EDGARD RODRIGUEZ [email protected]
Dicen que Geraldo Guzmán parece una mezcla de Pedro Martínez y de Jim Morris.
Su recta y su físico lucen como una réplica del astro del Boston y el camino que lo ha llevado a Triple A y ahora a las Mayores, es similar a la historia del profesor de Wisconsin que tras diez años de retiro, debutó con Tampa Bay.
Claro, no es Pedro, aunque el jueves tiró como él ante Houston. Tampoco es Morris pese a que su destierro de la colina fue de ocho años. Firmado por Montreal en 1989, Guzmán colgó su carabina en 1991 y se dedicó a ayudar a su familia en Tenares, Dominicana, en el taller de carpintería.
Sin embargo, tras ser observado el año pasado por el scout Junior Noboa, la carrera de Guzmán pareció revivir. Noboa le consiguió un espacio en un club en Taiwan y el año pasado lo firmó y lo envió a Doble A con Arizona.
“No es una amenaza para Matt Mantei o alguno de los abridores, pero es un hecho que dentro de poco será una adición importante en nuestro staff”, dice Tommy Jones, director de operaciones de ligas menores de los Diamondbacks. Su recta camina 95 millas y este jueves ante Houston probó que tiene algo más.

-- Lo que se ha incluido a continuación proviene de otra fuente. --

Context: an optimization exercise on an open-source flow, tuned for small area. The choices shown serve that exercise and are no tape-out recipe.
Only simulation tests tie the RTL to the original design; equivalence was not proved.
Power figures rest on the tool's default switching activity, not on a simulated workload.

## flow/constraint.sdc

```tcl
create_clock -name core_clock -period 20.0 [get_ports {clk}]
set_input_delay 4.0000 -clock core_clock [delete_from_list [all_inputs] [get_ports {clk}]]
set_output_delay 4.0000 -clock core_clock [all_outputs]
set_load 0.01 [all_outputs]
```

## flow/config.mk

```make
export PLATFORM = sky130hd
export DESIGN_NAME = dialect_seq
export DESIGN_NICKNAME = dialect_seq
export VERILOG_FILES = /design/flow/design.v
export SDC_FILE = /design/flow/constraint.sdc
export NUM_CORES = 4
export LEC_CHECK = 0
export CAP_MARGIN = 20
export CORE_MARGIN = 2
export CORE_UTILIZATION = 40
export SLEW_MARGIN = 20
```

## flow/design.v

```verilog
module dialect_seq (
    input  wire        clk,
    input  wire        rst,           
    input  wire        start,         
    input  wire        abort_req,         
    input  wire [11:0] entry,
    input  wire        stopreq,
    input  wire        token,
    input  wire [3:0]  port_num,
    input  wire [23:0] trib_cycle,
    input  wire [63:0] time_in,       
    output wire [11:0] imem_addr,
    input  wire [31:0] imem_rdata,
    output wire [12:0] dmem_addr,
    output wire [31:0] dmem_wdata,
    output wire [3:0]  dmem_be,
    input  wire [31:0] dmem_rdata,
    input  wire        rxd,
    output reg         txd,
    output reg         de,
    output reg  [2:0]  exec_state,
    output wire [11:0] pc_out,
    output reg  [3:0]  trap_code,
    output reg  [31:0] trap_word,
    output reg  [31:0] trap_arg,
    input  wire [3:0]  reg_sel,
    output wire [31:0] reg_data
);
    localparam [2:0] ST_IDLE = 3'd0, ST_EXEC = 3'd1, ST_WAIT = 3'd2,
                     ST_STOP = 3'd3, ST_TRAP = 3'd4;
    localparam [3:0] T_ILLEGAL = 4'd1, T_BOUND = 4'd2, T_PC = 4'd3,
                     T_DMEM = 4'd4, T_USER = 4'd8, T_OPERAND = 4'd9;
    localparam [5:0] OP_ADD = 6'h01, OP_SUB = 6'h02, OP_AND = 6'h03,
                     OP_OR = 6'h04, OP_XOR = 6'h05, OP_SHL = 6'h06,
                     OP_SHR = 6'h07, OP_ADDI = 6'h09, OP_ANDI = 6'h0A,
                     OP_ORI = 6'h0B, OP_XORI = 6'h0C, OP_SHLI = 6'h0D,
                     OP_SHRI = 6'h0E, OP_LI = 6'h0F, OP_LDW = 6'h10,
                     OP_LDB = 6'h11, OP_STW = 6'h12, OP_STB = 6'h13,
                     OP_CHKR = 6'h17, OP_BEQ = 6'h18, OP_BNE = 6'h19,
                     OP_BLTU = 6'h1A, OP_BGEU = 6'h1B, OP_JMP = 6'h1C,
                     OP_CALL = 6'h1D, OP_JR = 6'h1E, OP_CHK = 6'h1F,
                     OP_DE = 6'h24, OP_DRAIN = 6'h25, OP_WEDGE = 6'h26,
                     OP_WAIT = 6'h27, OP_TXL = 6'h28, OP_RXL = 6'h29,
                     OP_MFS = 6'h3C, OP_HALT = 6'h3D, OP_NOP = 6'h3E,
                     OP_EXT = 6'h3F;
    reg [31:0] w [1:15];
    reg [11:0] pc;            
    reg        ext_valid;     
    reg [13:0] ext_hi;
    reg        second;        
    reg [31:0] wait_cnt;      
    reg [31:0] time_hi;       
    reg        rx_s1, rx_s2, rx_s3;
    wire active = (exec_state == ST_EXEC) || (exec_state == ST_WAIT);
    wire [12:0] ipc = ext_valid ? ({1'b0, pc} + 13'd1) : {1'b0, pc};
    assign imem_addr = ipc[11:0];
    assign pc_out    = pc;
    wire [31:0] word  = imem_rdata;
    wire [5:0]  op    = word[31:26];
    wire [3:0]  f_rd  = word[25:22];
    wire [3:0]  f_rs  = word[21:18];
    wire [3:0]  f_rt  = word[17:14];
    wire [17:0] imm18 = word[17:0];
    wire [13:0] low14 = word[13:0];
    wire [31:0] rs_val = (f_rs == 4'd0) ? 32'd0 : w[f_rs];
    wire [31:0] rt_val = (f_rt == 4'd0) ? 32'd0 : w[f_rt];
    wire [31:0] rd_val = (f_rd == 4'd0) ? 32'd0 : w[f_rd];
    wire zext = (op == OP_ANDI) || (op == OP_ORI) || (op == OP_XORI) ||
                (op == OP_CHK) || (op == OP_JMP) || (op == OP_CALL);
    wire [31:0] imm = ext_valid ? {ext_hi, imm18} :
                      zext      ? {14'd0, imm18} :
                                  {{14{imm18[17]}}, imm18};
    wire is_fmt_a = (op >= OP_ADD && op <= OP_SHR) || (op == OP_CHKR) ||
                    (op == OP_JR) || (op == OP_DRAIN) || (op == OP_RXL) ||
                    (op == OP_NOP);
    reg legal;
    always @* begin
        case (op)
            OP_ADD, OP_SUB, OP_AND, OP_OR, OP_XOR, OP_SHL, OP_SHR:
                legal = (low14 == 14'd0);
            OP_ADDI, OP_ANDI, OP_ORI, OP_XORI:
                legal = 1'b1;
            OP_SHLI, OP_SHRI:
                legal = (imm[31:5] == 27'd0);
            OP_LI:
                legal = (f_rs == 4'd0);
            OP_LDW, OP_LDB, OP_STW, OP_STB:
                legal = 1'b1;
            OP_CHKR:
                legal = (f_rd == 4'd0) && (low14 == 14'd0);
            OP_BEQ, OP_BNE, OP_BLTU, OP_BGEU:
                legal = 1'b1;
            OP_JMP, OP_CALL:
                legal = (word[25:18] == 8'd0);
            OP_JR:
                legal = (f_rd == 4'd0) && (f_rt == 4'd0) && (low14 == 14'd0);
            OP_CHK:
                legal = (f_rd == 4'd0);
            OP_DE, OP_TXL:
                legal = (f_rd == 4'd0) && (f_rs == 4'd0) && (imm[31:1] == 31'd0);
            OP_DRAIN, OP_NOP:
                legal = (word[25:0] == 26'd0);
            OP_WEDGE:
                legal = 1'b1;
            OP_WAIT:
                legal = (f_rd == 4'd0);
            OP_RXL:
                legal = (f_rs == 4'd0) && (f_rt == 4'd0) && (low14 == 14'd0);
            OP_MFS:
                legal = (f_rs == 4'd0) && (imm[31:3] == 29'd0);
            OP_HALT:
                legal = (f_rd == 4'd0) && (f_rs == 4'd0);
            OP_EXT:
                legal = !ext_valid && (word[25:14] == 12'd0);
            default:
                legal = 1'b0;
        endcase
        if (ext_valid && is_fmt_a)
            legal = 1'b0;
    end
    wire [31:0] sum_rr   = rs_val + rt_val;
    wire [31:0] diff_rr  = rs_val - rt_val;
    wire [31:0] sum_ri   = rs_val + imm;
    wire [31:0] shl_rr   = rs_val << rt_val[4:0];
    wire [31:0] shr_rr   = rs_val >> rt_val[4:0];
    wire [31:0] shl_ri   = rs_val << imm[4:0];
    wire [31:0] shr_ri   = rs_val >> imm[4:0];
    wire [31:0] daddr    = rs_val + imm;
    wire        is_word  = (op == OP_LDW) || (op == OP_STW);
    wire        daddr_bad = (daddr > 32'h0000_1FFF) || (is_word && daddr[1:0] != 2'b00);
    assign dmem_addr = daddr[12:0];
    wire [31:0] ld_byte_sh = dmem_rdata >> {daddr[1:0], 3'b000};
    wire [31:0] ld_byte    = {24'd0, ld_byte_sh[7:0]};
    wire [31:0] br_target = {20'd0, ipc[11:0]} + imm;
    wire [31:0] seq_next  = {19'd0, ipc} + 32'd1;
    reg         br_taken;
    always @* begin
        case (op)
            OP_BEQ:  br_taken = (rs_val == rt_val);
            OP_BNE:  br_taken = (rs_val != rt_val);
            OP_BLTU: br_taken = (rs_val <  rt_val);
            OP_BGEU: br_taken = (rs_val >= rt_val);
            default: br_taken = 1'b0;
        endcase
    end
    reg [31:0] mfs_val;
    always @* begin
        case (imm[2:0])
            3'd0: mfs_val = time_in[31:0];
            3'd1: mfs_val = time_hi;
            3'd2: mfs_val = {31'd0, stopreq};
            3'd3: mfs_val = {31'd0, token};
            3'd4: mfs_val = {28'd0, port_num};
            3'd5: mfs_val = 32'd0;
            3'd6: mfs_val = {8'd0, trib_cycle};
            default: mfs_val = 32'd254;
        endcase
    end
    wire rise = rx_s2 && !rx_s3;
    wire fall = !rx_s2 && rx_s3;
    wire edge_hit = (imm[0] && rise) || (imm[1] && fall);
    wire [31:0] wait_len = rs_val + imm;
    reg        done;          
    reg        go_second;     
    reg        go_wait;       
    reg        do_ext;        
    reg        trap;
    reg [3:0]  tcode;
    reg [31:0] targ;
    reg        halt_clean;
    reg        wr_en;
    reg [31:0] wr_val;
    reg [31:0] next_pc;
    reg        st_en;
    reg        set_de, set_txd, latch_hi;
    always @* begin
        done       = 1'b0;
        go_second  = 1'b0;
        go_wait    = 1'b0;
        do_ext     = 1'b0;
        trap       = 1'b0;
        tcode      = 4'd0;
        targ       = 32'd0;
        halt_clean = 1'b0;
        wr_en      = 1'b0;
        wr_val     = 32'd0;
        next_pc    = seq_next;
        st_en      = 1'b0;
        set_de     = 1'b0;
        set_txd    = 1'b0;
        latch_hi   = 1'b0;
        if (!legal) begin
            trap  = 1'b1;
            tcode = T_ILLEGAL;
            targ  = word;
        end else begin
            done = 1'b1;
            case (op)
                OP_ADD:  begin wr_en = 1'b1; wr_val = sum_rr; end
                OP_SUB:  begin wr_en = 1'b1; wr_val = diff_rr; end
                OP_AND:  begin wr_en = 1'b1; wr_val = rs_val & rt_val; end
                OP_OR:   begin wr_en = 1'b1; wr_val = rs_val | rt_val; end
                OP_XOR:  begin wr_en = 1'b1; wr_val = rs_val ^ rt_val; end
                OP_SHL:  begin wr_en = 1'b1; wr_val = shl_rr; end
                OP_SHR:  begin wr_en = 1'b1; wr_val = shr_rr; end
                OP_ADDI: begin wr_en = 1'b1; wr_val = sum_ri; end
                OP_ANDI: begin wr_en = 1'b1; wr_val = rs_val & imm; end
                OP_ORI:  begin wr_en = 1'b1; wr_val = rs_val | imm; end
                OP_XORI: begin wr_en = 1'b1; wr_val = rs_val ^ imm; end
                OP_SHLI: begin wr_en = 1'b1; wr_val = shl_ri; end
                OP_SHRI: begin wr_en = 1'b1; wr_val = shr_ri; end
                OP_LI:   begin wr_en = 1'b1; wr_val = imm; end
                OP_LDW, OP_LDB, OP_STW, OP_STB: begin
                    if (daddr_bad) begin
                        trap = 1'b1; tcode = T_DMEM; targ = daddr;
                    end else if (op == OP_LDW) begin
                        wr_en = 1'b1; wr_val = dmem_rdata;
                    end else if (op == OP_LDB) begin
                        wr_en = 1'b1; wr_val = ld_byte;
                    end else begin
                        st_en = 1'b1;
                    end
                end
                OP_CHK: begin
                    if (rs_val >= imm) begin
                        trap = 1'b1; tcode = T_BOUND; targ = rs_val;
                    end
                end
                OP_CHKR: begin
                    if (rs_val >= rt_val) begin
                        trap = 1'b1; tcode = T_BOUND; targ = rs_val;
                    end
                end
                OP_BEQ, OP_BNE, OP_BLTU, OP_BGEU: begin
                    if (br_taken) next_pc = br_target;
                end
                OP_JMP:  next_pc = imm;
                OP_CALL: begin
                    next_pc = imm;
                    wr_en   = 1'b1;
                    wr_val  = seq_next;
                end
                OP_JR:   next_pc = rs_val;
                OP_DE:   set_de = 1'b1;
                OP_TXL:  set_txd = 1'b1;
                OP_DRAIN, OP_NOP: ;
                OP_RXL:  begin wr_en = 1'b1; wr_val = {31'd0, rx_s2}; end
                OP_MFS: begin
                    wr_en  = 1'b1;
                    wr_val = mfs_val;
                    if (imm[2:0] == 3'd0) latch_hi = 1'b1;
                end
                OP_WAIT: begin
                    if (wait_cnt != wait_len) begin
                        done = 1'b0; go_wait = 1'b1;
                    end
                end
                OP_WEDGE: begin
                    if (imm[1:0] == 2'b00) begin
                        trap = 1'b1; tcode = T_OPERAND; targ = imm;
                    end else if (wait_cnt == rs_val) begin
                        wr_en = 1'b1; wr_val = 32'hFFFF_FFFF;
                    end else if (edge_hit) begin
                        wr_en = 1'b1; wr_val = wait_cnt;
                    end else begin
                        done = 1'b0; go_wait = 1'b1;
                    end
                end
                OP_HALT: begin
                    if (imm == 32'd0 && stopreq) begin
                        halt_clean = 1'b1;
                    end else begin
                        trap = 1'b1; tcode = T_USER; targ = imm;
                    end
                end
                OP_EXT: begin
                    done   = 1'b0;
                    do_ext = 1'b1;
                    if (ipc == 13'd4095) begin
                        trap = 1'b1; tcode = T_PC; targ = 32'd4096;
                    end
                end
                default: ;
            endcase
            if (!trap && ((op == OP_JMP) || (op == OP_CALL) || (op == OP_JR) || br_taken)
                && !second) begin
                done = 1'b0; go_second = 1'b1;
            end
            if (!trap && !halt_clean && (done || go_second) && next_pc > 32'd4095) begin
                trap = 1'b1; tcode = T_PC; targ = next_pc;
                done = 1'b0; go_second = 1'b0;
            end
            if (trap) begin
                done = 1'b0; go_wait = 1'b0; do_ext = 1'b0;
                wr_en = 1'b0; st_en = 1'b0; set_de = 1'b0; set_txd = 1'b0;
                latch_hi = 1'b0;
            end
            if (halt_clean) done = 1'b0;
        end
    end
    wire commit = active && done;
    assign dmem_be    = (commit && st_en) ?
                        ((op == OP_STW) ? 4'b1111 : (4'b0001 << daddr[1:0])) : 4'b0000;
    assign dmem_wdata = (op == OP_STW) ? rd_val : {4{rd_val[7:0]}};
    assign reg_data = (reg_sel == 4'd0) ? 32'd0 : w[reg_sel];
    integer i;
    always @(posedge clk) begin
        if (rst) begin
            rx_s1 <= 1'b0;
            rx_s2 <= 1'b0;
            rx_s3 <= 1'b0;
        end else begin
            rx_s1 <= rxd;
            rx_s2 <= rx_s1;
            rx_s3 <= rx_s2;
        end
    end
    always @(posedge clk) begin
        if (rst) begin
            for (i = 1; i < 16; i = i + 1) w[i] <= 32'd0;
            pc         <= 12'd0;
            ext_valid  <= 1'b0;
            ext_hi     <= 14'd0;
            second     <= 1'b0;
            wait_cnt   <= 32'd0;
            time_hi    <= 32'd0;
            exec_state <= ST_IDLE;
            trap_code  <= 4'd0;
            trap_word  <= 32'd0;
            trap_arg   <= 32'd0;
            txd        <= 1'b1;
            de         <= 1'b0;
        end else begin
            if (commit) begin
                if (wr_en && f_rd != 4'd0) w[f_rd] <= wr_val;
                if (op == OP_CALL) w[15] <= wr_val;
                if (latch_hi) time_hi <= time_in[63:32];
                if (set_de)  de  <= imm[0];
                if (set_txd) txd <= imm[0];
                pc        <= next_pc[11:0];
                ext_valid <= 1'b0;
                second    <= 1'b0;
                wait_cnt  <= 32'd0;
                exec_state <= ST_EXEC;
            end
            if (active && go_second) second <= 1'b1;
            if (active && go_wait) begin
                wait_cnt   <= wait_cnt + 32'd1;
                exec_state <= ST_WAIT;
            end
            if (active && do_ext) begin
                ext_valid <= 1'b1;
                ext_hi    <= word[13:0];
            end
            if (start) begin
                for (i = 1; i < 16; i = i + 1) w[i] <= 32'd0;
                pc         <= entry;
                ext_valid  <= 1'b0;
                second     <= 1'b0;
                wait_cnt   <= 32'd0;
                    time_hi    <= 32'd0;
                exec_state <= ST_EXEC;
                trap_code  <= 4'd0;
                trap_word  <= 32'd0;
                trap_arg   <= 32'd0;
            end else if (abort_req) begin
                if (active) begin
                    exec_state <= ST_IDLE;
                    ext_valid  <= 1'b0;
                    second     <= 1'b0;
                    wait_cnt   <= 32'd0;
                    de         <= 1'b0;
                end
            end else if (active && trap) begin
                exec_state <= ST_TRAP;
                trap_code  <= tcode;
                trap_word  <= word;
                trap_arg   <= targ;
                ext_valid  <= 1'b0;
                second     <= 1'b0;
                wait_cnt   <= 32'd0;
                de         <= 1'b0;
            end else if (active && halt_clean) begin
                exec_state <= ST_STOP;
                de         <= 1'b0;
            end
        end
    end
endmodule
```

## flow/run.sh

```bash
#!/bin/bash
# synth_recipe.tcl (not shown) runs the flow's synth.tcl, then flattens the netlist and writes it again
# the make line also repeats each setting of config.mk as NAME=value (left out here)
make -C /OpenROAD-flow-scripts/flow DESIGN_CONFIG=/design/flow/config.mk WORK_HOME=/design/flow/orfs CLKGATE_MAP_FILE= SYNTH_SCRIPT=/design/flow/synth_recipe.tcl finish
```

==> flow_summary.json <==
{
  "outcome": "no timing/DRC/antenna violations",
  "cts_buffer_depth": 3,
  "fp.coreArea_um2": 150000,
  "path_buf_inv": 4,
  "drc": 0,
  "grt_util_all_layers_pct": 42.9,
  "chipWidth_um": 393,
  "post_cts_buffers": 0,
  "portBuffers": 356,
  "cts_root_buffer": "clkbuf_16",
  "grt_pass1_vias": 56300,
  "critPathMaxStageDelay_ns": 0.85,
  "critPathMaxFanout": 51,
  "path_cells": "buf_6, buf_4, and2_1, a221oi_1, a21oi_4, inv_1, ha_1, nand4_1, nor4_1, nand2_1, or2_2, mux2i_1, nand3b_1, nand2_1, o21a_1, o21ai_0, and4bb_2, nand2_1, nor2_2, nand3_1, a21oi_1, clkdlybuf4s50_1",
  "cp_top_family": "simple AND/OR/NAND/NOR gates",
  "cts.sinks": 680,
  "synth_flop_cell": "edfxtp_1",
  "relSlewSlack_pct": 17.1,
  "fin_crit_ns": 17.03,
  "yosysSeqAreaShare_pct": 31.0,
  "antenna_found_initial": 21,
  "endpoint_kind": "output port",
  "timing_worst_setup_path_type": "in -> out",
  "path_clk_slew_ns": 0.07,
  "clk_latency_ns": 0.75,
  "min_path_type": "reg -> reg",
  "async_reset_ff_share_pct": 0,
  "finalHoldViolCount": 0,
  "worstMarginPinSlew_ns": 1.24,
  "required_ns": 16.00,
  "final-seq-area_um2": 18700,
  "die_h_um": 393,
  "syn_area_um2": 60400,
  "dp.cells": 8175,
  "fin_cells": 8345,
  "gp_congestion": 1.12,
  "synth_edf_count": 512,
  "grt_max_degree": 105,
  "yosysWarnings": 1,
  "multiInputGateArea_um2": 38900,
  "finalCritPeriodShare_pct": 85.1,
  "fin_nets": 6572,
  "fillers": 14300,
  "design.die.area_um2": 154000,
  "postRouteAntennaNets": 0,
  "wirelength_um": 337000,
  "rsz0062_at_grt": "no",
  "ir_drop_uv": 75.8,
  "setup_tns_ns": 0,
  "slew_violations": 0,
  "placementRows": 142,
  "crit_top_cell": "nand2_1",
  "cts_hold_buf": 0,
  "startpoint_type": "primary input",
  "grt-ovfl-total": 0,
  "powerDensity_nw_per_um2": 69.1,
  "crit_arrival_ns": 13.03,
  "vias": 60000,
  "cts_buffers": 81,
  "dr.first_iter.drc_count": 9711,
  "wl_per_cell_um": 40.4,
  "drive_gt1_share_pct": 19.4,
  "syn2layout_area_growth_pct": 14.1,
  "cp_slowest_cell": "and2_1",
  "initial_core_util_pct": 40.3,
  "io_pins": 357,
  "cts_resized": 0,
  "dpl.hpwl_um": 234000,
  "total_leakage_power_nw": 24.5,
  "cap_violations": 0,
  "setup-violations-final": 0,
  "grt_pass1_wl_um": 459000,
  "fmax_ghz": 0.0587,
  "h-tree-depth": 3,
  "ys_ff_latch": 680,
  "synth_cells": 6140,
  "synth_cell_types": 104,
  "firstDrtPassIters": 8,
  "avgSynthCellArea_um2": 9.84,
  "tritoncts": "built",
  "fin_skew_ns": 0.0805,
  "viasPerCell": 7.19
}
-- cells in the mapped netlist (all sizes together), types with 62 or more instances --
cell type | instances | area, um2
dfxtp | 168 | 3360
mux2i | 292 | 2920
nand2b | 62 | 388
xnor2 | 116 | 1020
mux4 | 540 | 12200
ha | 144 | 1800
a211oi | 67 | 503
o211ai | 63 | 473
a221oi | 85 | 744
nand2 | 415 | 1560
o21ai | 341 | 1710
buf | 190 | 1110
a21oi | 323 | 1630
nor3 | 90 | 450
nor2b | 79 | 494
nand3 | 97 | 485
edfxtp | 512 | 15400
inv | 204 | 766
a31oi | 79 | 494
clkbuf | 402 | 1510
nor2 | 936 | 3750
-- metal layers --
metal | GRT usage [%] | vias to the layer above | wire, um
li1 | - | 23700 | -
met1 | 51.4 | 29500 | 116000
met2 | 62.5 | 5425 | 142000
met3 | 13.6 | 1421 | 44000
met4 | 36.3 | 8 | 35400
met5 | 0 | - | 56
-- cell families (layout without fill, tap and decap cells) --
family | Yosys count | after routing | synth area share [%]
XOR/XNOR | 159 | 159 | 2.43
AND/OR/NAND/NOR | 1967 | 1967 | 15.1
AO/OA/AOI/OAI | 1496 | 1496 | 16.6
flip-flops | 680 | 680 | 31.0
multiplexers | 890 | 890 | 26.1
adder cells (fa/ha/maj) | 148 | 148 | 3.12
other | 1 | 50 | 0.00621
buffers and inverters | 799 | 939 | 5.64
-- through the flow --
stage	total power, mW	setup WS, ns	util (%)	area, um2	hold WS [ns]
finish	4.76	2.97	46.0	68900	0.445
floorplan	2.51	5.51	-	60500	0.414
global placement	3.18	3.56	44.1	66100	0.425
CTS	4.68	3.31	45.9	68800	0.442
global route	4.85	2.88	45.9	68900	0.451
detailed placement	3.18	3.30	44.1	66200	0.424
-- where the power goes --
group | internal, mW | total [mW] | switching (mW)
clock network | 0.836 | 1.52 | 0.682
registers | 1.57 | 1.62 | 0.0543
logic | 0.564 | 1.62 | 1.06
total | 2.96 | 4.76 | 1.80
-- final timing paths --
check	end	cells past startpoint	from	slack [ns]
worst min register to register	rx_s2	1	rx_s1	0.44
worst max register to register	w[7][16]	19	w[15][10]	9.91
worst max-delay path	dmem_be[2]	22	imem_rdata[18]	2.97
worst min-delay path	rx_s2	1	rx_s1	0.44
-- state kept, by name, indices dropped and copies added, names as in the netlist --
signal,count
de,1
exec_state,3
ext_hi,14
ext_valid,1
pc,12
rx_s1,1
rx_s2,1
rx_s3,1
second,1
time_hi,32
trap_arg,32
trap_code,4
trap_word,32
txd,1
w,512
wait_cnt,32
-- cell type report --
class,count,share of cell area [%]
antenna,18,0.0653
clock buffer,96,3.08
clock inverter,53,0.788
inverter,207,1.13
multi-input combinational,4692,56.4
sequential,680,27.2
tap,2016,3.66
timing repair buffer,583,7.70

No obstante, lo esencial no es lo que Geraldo haga o deje de hacer. Lo esencial es que recibió un chance después que pareció cohete quemado. Montreal lo botó en 1991 y ocho años después, Noboa le abre un espacio y está en las Mayores. Bueno, Junior hizo lo mismo con Alex Cabrera. También con Erubiel Durazo y otros más.
Ah, Noboa también firmó a Vicente Padilla, pieza clave en el futuro de Arizona. Y usted sabe que al nica lo habían descartado los Yanquis y Seattle. Tomó a William Juárez y andaba en busca de Walter López. Tampoco es que se trate del Rey Midas pero da la impresión que lo que firma se vuelve un éxito.